MovableType 2.0 & mod_perl

Filed under: — jbm @ 12:53 am

I’ve got MovableType 2.0 running under mod_perl, with good performance enhancements. But I needed to make a couple of changes to my server that apparently aren’t needed in a more vanilla setup.

The machine running MT is on Mandrake 8.1 which installs an Advanced Extranet configuration of Apache that I’ve updated with the latest security fixes, of course. It splits the server into two logically separate servers, one that handles normal requests for performance, and another that handles the mod_perl requests. The expected configuration setup as documented by MT is fine, but I also had to tweak the portion of the httpd.conf file dealing with the URL rewrite of the requests that are redirected to the httpd-perl instance:

RewriteRule ^(.*/mt/.*.cgi)$ http://localhost:8200$1 [P]

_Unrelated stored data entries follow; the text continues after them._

===== src/rtl/uart_rx.sv =====
// UART receiver: 8N1, LSB first. Two-flop synchronizer, start bit validated at
// its midpoint, data and stop bits sampled one bit period apart.
module uart_rx #(
  parameter int CLKS_PER_BIT = 217
) (
  input  logic       i_Clock,
  input  logic       i_Rst_n,
  input  logic       i_RX_Serial,
  output logic       o_RX_DV,
  output logic [7:0] o_RX_Byte,
  output logic       o_RX_Active,
  output logic       o_RX_Frame_Err
);

  localparam logic [15:0] BIT_LAST = 16'(CLKS_PER_BIT - 1);
  localparam logic [15:0] HALF     = 16'((CLKS_PER_BIT - 1) / 2);

  typedef enum logic [2:0] {
    S_IDLE,
    S_START,
    S_DATA,
    S_STOP,
    S_CLEANUP
  } state_e;

  state_e      state_q, state_d;
  logic        sync1_q, rx_s_q;
  logic [15:0] clk_cnt_q, clk_cnt_d;
  logic [2:0]  bit_idx_q, bit_idx_d;
  logic [7:0]  shift_q, shift_d;
  logic [7:0]  byte_q, byte_d;
  logic        dv_q, dv_d;
  logic        ferr_q, ferr_d;
  logic        active_q, active_d;

  // NOTE: every register here, including the shift register and byte holder, has
  // a defined reset value so the outputs are deterministic straight out of reset.
  always_ff @(posedge i_Clock or negedge i_Rst_n) begin
    if (!i_Rst_n) begin
      // NOTE: sequential state uses non-blocking assignments only, so all flops
      // update together from the values present before the edge.
      sync1_q   <= 1'b1;
      rx_s_q    <= 1'b1;
      state_q   <= S_IDLE;
      clk_cnt_q <= '0;
      bit_idx_q <= '0;
      shift_q   <= '0;
      byte_q    <= '0;
      dv_q      <= 1'b0;
      ferr_q    <= 1'b0;
      active_q  <= 1'b0;
    end else begin
      sync1_q   <= i_RX_Serial;
      rx_s_q    <= sync1_q;
      state_q   <= state_d;
      clk_cnt_q <= clk_cnt_d;
      bit_idx_q <= bit_idx_d;
      shift_q   <= shift_d;
      byte_q    <= byte_d;
      dv_q      <= dv_d;
      ferr_q    <= ferr_d;
      active_q  <= active_d;
    end
  end

  always_comb begin
    // NOTE: every signal driven here gets a default first, so no path can infer a latch.
    state_d   = state_q;
    clk_cnt_d = clk_cnt_q;
    bit_idx_d = bit_idx_q;
    shift_d   = shift_q;
    byte_d    = byte_q;
    dv_d      = 1'b0;
    ferr_d    = 1'b0;

    case (state_q)
      S_IDLE: begin
        clk_cnt_d = '0;
        bit_idx_d = '0;
        if (!rx_s_q) state_d = S_START;
      end
      S_START: begin
        if (clk_cnt_q < HALF) begin
          clk_cnt_d = clk_cnt_q + 16'd1;
        end else begin
          clk_cnt_d = '0;
          // A line already back high at mid-start-bit was a glitch.
          state_d   = rx_s_q ? S_IDLE : S_DATA;
        end
      end
      S_DATA: begin
        if (clk_cnt_q < BIT_LAST) begin
          clk_cnt_d = clk_cnt_q + 16'd1;
        end else begin
          clk_cnt_d          = '0;
          shift_d[bit_idx_q] = rx_s_q;
          if (bit_idx_q != 3'd7) begin
            bit_idx_d = bit_idx_q + 3'd1;
          end else begin
            bit_idx_d = '0;
            state_d   = S_STOP;
          end
        end
      end
      S_STOP: begin
        if (clk_cnt_q < BIT_LAST) begin
          clk_cnt_d = clk_cnt_q + 16'd1;
        end else begin
          clk_cnt_d = '0;
          if (rx_s_q) begin
            byte_d = shift_q;
            dv_d   = 1'b1;
          end else begin
            ferr_d = 1'b1;
          end
          state_d = S_CLEANUP;
        end
      end
      S_CLEANUP: begin
        // Hold here through a break until the line releases.
        if (rx_s_q) state_d = S_IDLE;
      end
      default: state_d = S_IDLE;
    endcase

    active_d = (state_d != S_IDLE);
  end

  assign o_RX_DV        = dv_q;
  assign o_RX_Byte      = byte_q;
  assign o_RX_Active    = active_q;
  assign o_RX_Frame_Err = ferr_q;

endmodule


===== config.mk =====
export PLATFORM = sky130hd
export DESIGN_NAME = uart_rx
export DESIGN_NICKNAME = d
export VERILOG_FILES = /design/src/rtl/uart_rx.sv
export SDC_FILE = /design/constraint.sdc
export NUM_CORES = 1
export LEC_CHECK = 0
export BUFFER_PORTS_ARGS = -buffer_cell sky130_fd_sc_hd__buf_2
export CORE_UTILIZATION = 33
export DETAILED_ROUTE_END_ITERATION = 8
export SETUP_SLACK_MARGIN = 0.4
export SLEW_MARGIN = 20
export SYNTH_ARGS = -nofsm -noshare
export SYNTH_HDL_FRONTEND = slang
export SYNTH_SLANG_ARGS = --single-unit

===== constraint.sdc =====
create_clock -name i_Clock -period 4.2 [get_ports i_Clock]
set_clock_uncertainty 0.1 [all_clocks]
set_input_delay 0.21 -clock i_Clock [delete_from_list [all_inputs] [get_ports i_Clock]]
set_output_delay 0.21 -clock i_Clock [all_outputs]
set_load 0.05 [all_outputs]

== Word level (Yosys, flattened, before mapping) ==
Index checks and enable logic that the tools add are counted.
Widths: inputs -> output; s select.
Operators by class
  add/subtract/negate cells: 2
  multiply operators: 0
  div/mod/pow operators: 0
  magnitude comparators: 4
  equal/unequal tests: 6
  shift operators: 0
  mux-type cells: 23
  bitwise logic cells: 1
  reductions and logical operators: 9
Operators with widths (number)
  $pmux 16 s3: 1
  $mux 16: 2
  $mux 3: 8
  $add 16x1->16 const B: 1
  $lt 16x7->1 const B: 1
  $lt 16x8->1 const B: 1
  $pmux 3 s5: 1
  $bwmux 8: 1
  $mux 1: 7
  $eq 3x2->1 const B: 2
  $pmux 3 s2: 1
  $reduce_bool 3->1: 2
  $lt 3x4->1 const B: 1
  $reduce_and 2->1: 2
  $add 3x1->3 const B: 1
  $demux 1 s3: 1
  $eq 3x1->1 const B: 1
  $eq 3x3->1 const B: 1
  $ge 3x1->1 const B: 1
  $logic_not 3->1: 1
  $ne 3x3->1 const B: 1
  $reduce_and 3->1: 1
  $mux 2: 1
  $ne 2x2->1 const B: 1
  other kinds (4): 4
Storage, ports and cells
  flip-flop bits (word level): 43
  latch bits: 0
  RAM bits: 0
  memory bits (read-only): 0
  input port bits: 3
  logic and storage cells: 55
  memories kept: 0

== Logic depth before layout (Yosys ltp) ==
  word-level depth: 5
  depth in mapped cells: 5
  depth with buffers taken out: 5

== Worst setup path before layout ==
No wires, ideal clock.
  path type: reg2reg
  from: register clk_cnt_q[11]
  to: register shift_q[4]
  arrival: 1440 ps
  data required time: 3975 ps
  setup slack: 2534 ps
  stages on the path, launching flop included: 6
  buffers on the path: 1
  period minus slack after synthesis: 1666 ps
  cells stage by stage: dfrtp_1 > nor4_4 > o211ai_4 > buf_6 > nand3_1 > mux2_4
On the way
  word-level cells in the longest chain between the ends: 3
Ends and longest elaborated chain
  start, declared: RTL line 28  | logic [15:0] clk_cnt_q, clk_cnt_d;
  start signal, assigned: RTL line 56  | clk_cnt_q <= clk_cnt_d;
  $lt 16x8->1: RTL line 92  | if (clk_cnt_q < BIT_LAST) begin
  $not 1->1 (no source line)
  $reduce_and 2->1 (no source line)
  end signal, assigned: RTL line 58  | shift_q <= shift_d;
  end, declared: RTL line 30  | logic [7:0] shift_q, shift_d;
No other way between the ends.
A chain may end at the register's enable or synchronous reset.

== Worst setup path after layout ==
  from: register clk_cnt_q[7]
  to: register byte_q[0] (netlist: o_RX_Byte[0])
On the way
  word-level cells in the longest chain between the ends: 3
Ends and longest elaborated chain
  $lt 16x8->1: RTL line 106  | if (clk_cnt_q < BIT_LAST) begin
  $not 1->1 (no source line)
  $reduce_and 3->1 (no source line)
  end signal, assigned: RTL line 59  | byte_q <= byte_d;
  end, declared: RTL line 31  | logic [7:0] byte_q, byte_d;
No other way between the ends.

I also needed to add a statement to get the MT libraries located by the Perl @INC list, though I haven’t heard back on whether this is specific to my configuration, or required for any MT/mod_perl setup. The documentation says that @INC is frozen when the server starts up, so it would see like this affects everyone because mt.cgi tries to modify that list. This goes in httpd-perl.conf:

PerlSetEnv PERL5LIB /var/mt/lib

No More Hangs on Comments

Filed under: — jbm @ 12:39 am

Just a bit of housekeeping: I had a configuration problem that prevented the comment feature on the web log from functioning properly. It wasn’t MovableType’s fault, I just tried to have it talk to a server it couldn’t contact. The symptom was that a person making a comment on an entry would successfully post the article, but their browser hung as if the operation failed. Then they’d try again and I’d end up with multiple, duplicate comments.

MT tries to send me email every time someone makes a comment to a weblog entry. In my case, I had the SMTP server address configured with a name that resolved to a public address. However, my server is on a DMZ and the firewall was preventing connections from the internal network. So although outgoing packets were being passed just fine (the email server works fine, relaying outgoing mail), the dropped incoming packets made it appear as if the mail operation was hung, and prevented the MT process from completing the mail delivery.

Simple fix: change the configuration to point to the internal network name of the server instead of the publicly resolved address.